Retrograde approach for contralateral iliac and infrainguinal percutaneous transluminal angioplasty: experience in 100 patients.
Academic Article
Overview
abstract
To assess the technical feasibility of percutaneous transluminal angioplasty (PTA) performed by means of a retrograde contralateral approach, 201 PTA procedures performed from January 1989 to August 1990 were retrospectively reviewed. In 100 of these cases, the retrograde femoral artery puncture employed for acquisition of the initial diagnostic arteriogram was also used for angioplasty of 173 contralateral arteries. The overall technical success rate for PTA via the contralateral route was 91% (157 of 173 arteries). Overall success for contralateral suprainguinal disease was 94% (61 of 65) and was as follows for infrainguinal disease: femoral, 88% (68 of 77); popliteal, 90% (18 of 20); graft anastomoses, 100% (five of five); and infrapopliteal, 83% (five of six).

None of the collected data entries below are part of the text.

What follows belongs to an exercise in optimizing a design on an open flow for small area and a short achievable clock period; a production flow would make more cautious choices. Function was checked by simulation only, so behaviour that the tests miss may differ from the original.

==> run E: inputs <==
==> flow/design.v <==
module top (
    clk, reset,
    imem_addr, imem_rdata,
    rf_we, rf_waddr, rf_wdata,
    dmem_we, dmem_waddr, dmem_wdata
);
input         clk, reset;
output [31:0] imem_addr;
input  [31:0] imem_rdata;
output        rf_we;
output [4:0]  rf_waddr;
output [31:0] rf_wdata;
output        dmem_we;
output [5:0]  dmem_waddr;
output [31:0] dmem_wdata;
wire [31:0] ins = imem_rdata;
wire [6:0]  op  = ins[6:0];
wire [2:0]  f3  = ins[14:12];
wire [6:0]  f7  = ins[31:25];
wire [4:0]  ra  = ins[19:15];
wire [4:0]  rb  = ins[24:20];
wire [4:0]  rd  = ins[11:7];
genvar g;
reg  [31:0]       pc;
reg  [32*32-1:32] rf_q;           
reg  [31:1]       rf_v;
reg  [64*32-1:0]  dm_q;           
reg  [63:0]       dm_v;
wire f3_alu = (f3 == 3'b000) | (f3 == 3'b110) | (f3 == 3'b111);
wire is_r   = (op == 7'b0110011) & f3_alu &
              ((f7 == 7'b0000000) | ((f7 == 7'b0100000) & (f3 == 3'b000)));
wire is_i   = (op == 7'b0010011) & f3_alu;
wire is_lw  = (op == 7'b0000011) & (f3 == 3'b010);
wire is_sw  = (op == 7'b0100011) & (f3 == 3'b010);
wire is_beq = (op == 7'b1100011) & (f3 == 3'b000);
wire f3_lw  = (f3 == 3'b010);     
wire [31:0] a, b;
wire [31:1] ra_seln, rb_seln;
generate
    for (g = 1; g < 32; g = g + 1) begin : RSEL
        assign ra_seln[g] = ~((ra == g) & rf_v[g]);
        assign rb_seln[g] = ~((rb == g) & rf_v[g]);
    end
endgenerate
wire [31:0] rf_v0 = {rf_v, 1'b0};
rd31 rda (.seln(ra_seln), .zn(rf_v0[ra]), .d(rf_q), .q(a));
rd31 rdb (.seln(rb_seln), .zn(rf_v0[rb]), .d(rf_q), .q(b));
wire [31:0] imm_i = {{20{ins[31]}}, ins[31:20]};
wire        sub   = ins[5] & ins[30];             
wire [31:0] opb   = ins[5] ? b : imm_i;           
wire [31:0] sum;
add32 addr (.a(a), .b(opb ^ {32{sub}}), .cin(sub), .s(sum));
wire [31:0] alu   = f3[2] ? (f3[0] ? (a & opb) : (a | opb)) : sum;
wire [7:0]  imm_m = ins[5] ? {ins[27:25], ins[11:7]} : ins[27:20];    
wire [7:0]  maddr = a[7:0] + imm_m;
wire [5:0]  mw    = maddr[7:2];
wire [63:0] msel;
sad_dec sad (.x(a[7:0]), .y(imm_m), .en(dm_v & {64{f3_lw}}), .sel(msel));
wire [31:0] res;
rd64 rdm (.sel(msel), .d(dm_q), .xn(~(alu & {32{~f3_lw}})), .q(res));
assign rf_we      = (is_r | is_i | is_lw) & (rd != 5'b0);
assign rf_waddr   = rd;
assign rf_wdata   = res;
assign dmem_we    = is_sw;
assign dmem_waddr = mw;
assign dmem_wdata = b;
assign imem_addr  = pc;
wire [31:0] imm_b = {{19{ins[31]}}, ins[31], ins[7], ins[30:25], ins[11:8], 1'b0};
wire        taken = is_beq & (a == b);
wire [31:0] npc   = taken ? pc + imm_b : pc + 32'd4;
always @(posedge clk or posedge reset) begin
    if (reset) pc <= 32'b0;
    else       pc <= npc;
end
wire [31:1] rf_wsel;
wire [63:0] dm_wsel;
generate
    for (g = 1; g < 32; g = g + 1) begin : RFS
        assign rf_wsel[g] = rf_we & (rd == g);
    end
    for (g = 0; g < 64; g = g + 1) begin : DMS
        assign dm_wsel[g] = is_sw & (mw == g);
    end
endgenerate
always @(posedge clk or posedge reset) begin
    if (reset) begin
        rf_v <= 31'b0;
        dm_v <= 64'b0;
    end else begin
        rf_v <= rf_v | rf_wsel;
        dm_v <= dm_v | dm_wsel;
    end
end
wire [32*32-1:32] rf_d;
wire [64*32-1:0]  dm_d;
generate
    for (g = 1; g < 32; g = g + 1) begin : RFH
        hold_word h (.we(rf_wsel[g]), .wen(~rf_wsel[g]), .d(res), .q(rf_q[32*g +: 32]), .x(rf_d[32*g +: 32]));
    end
    for (g = 0; g < 64; g = g + 1) begin : DMH
        hold_word h (.we(dm_wsel[g]), .wen(~dm_wsel[g]), .d(b), .q(dm_q[32*g +: 32]), .x(dm_d[32*g +: 32]));
    end
endgenerate
always @(posedge clk) begin
    rf_q <= rf_d;
    dm_q <= dm_d;
end
endmodule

There were eight procedure-related complications, including one clinically insignificant distal atheroembolization, two sheared balloon fragments, three arterial thromboses, and two postprocedural amputations. There were no puncture-related complications. PTA can be performed with a contralateral retrograde femoral puncture in a high percentage of patients, even when disease is well below the inguinal ligament.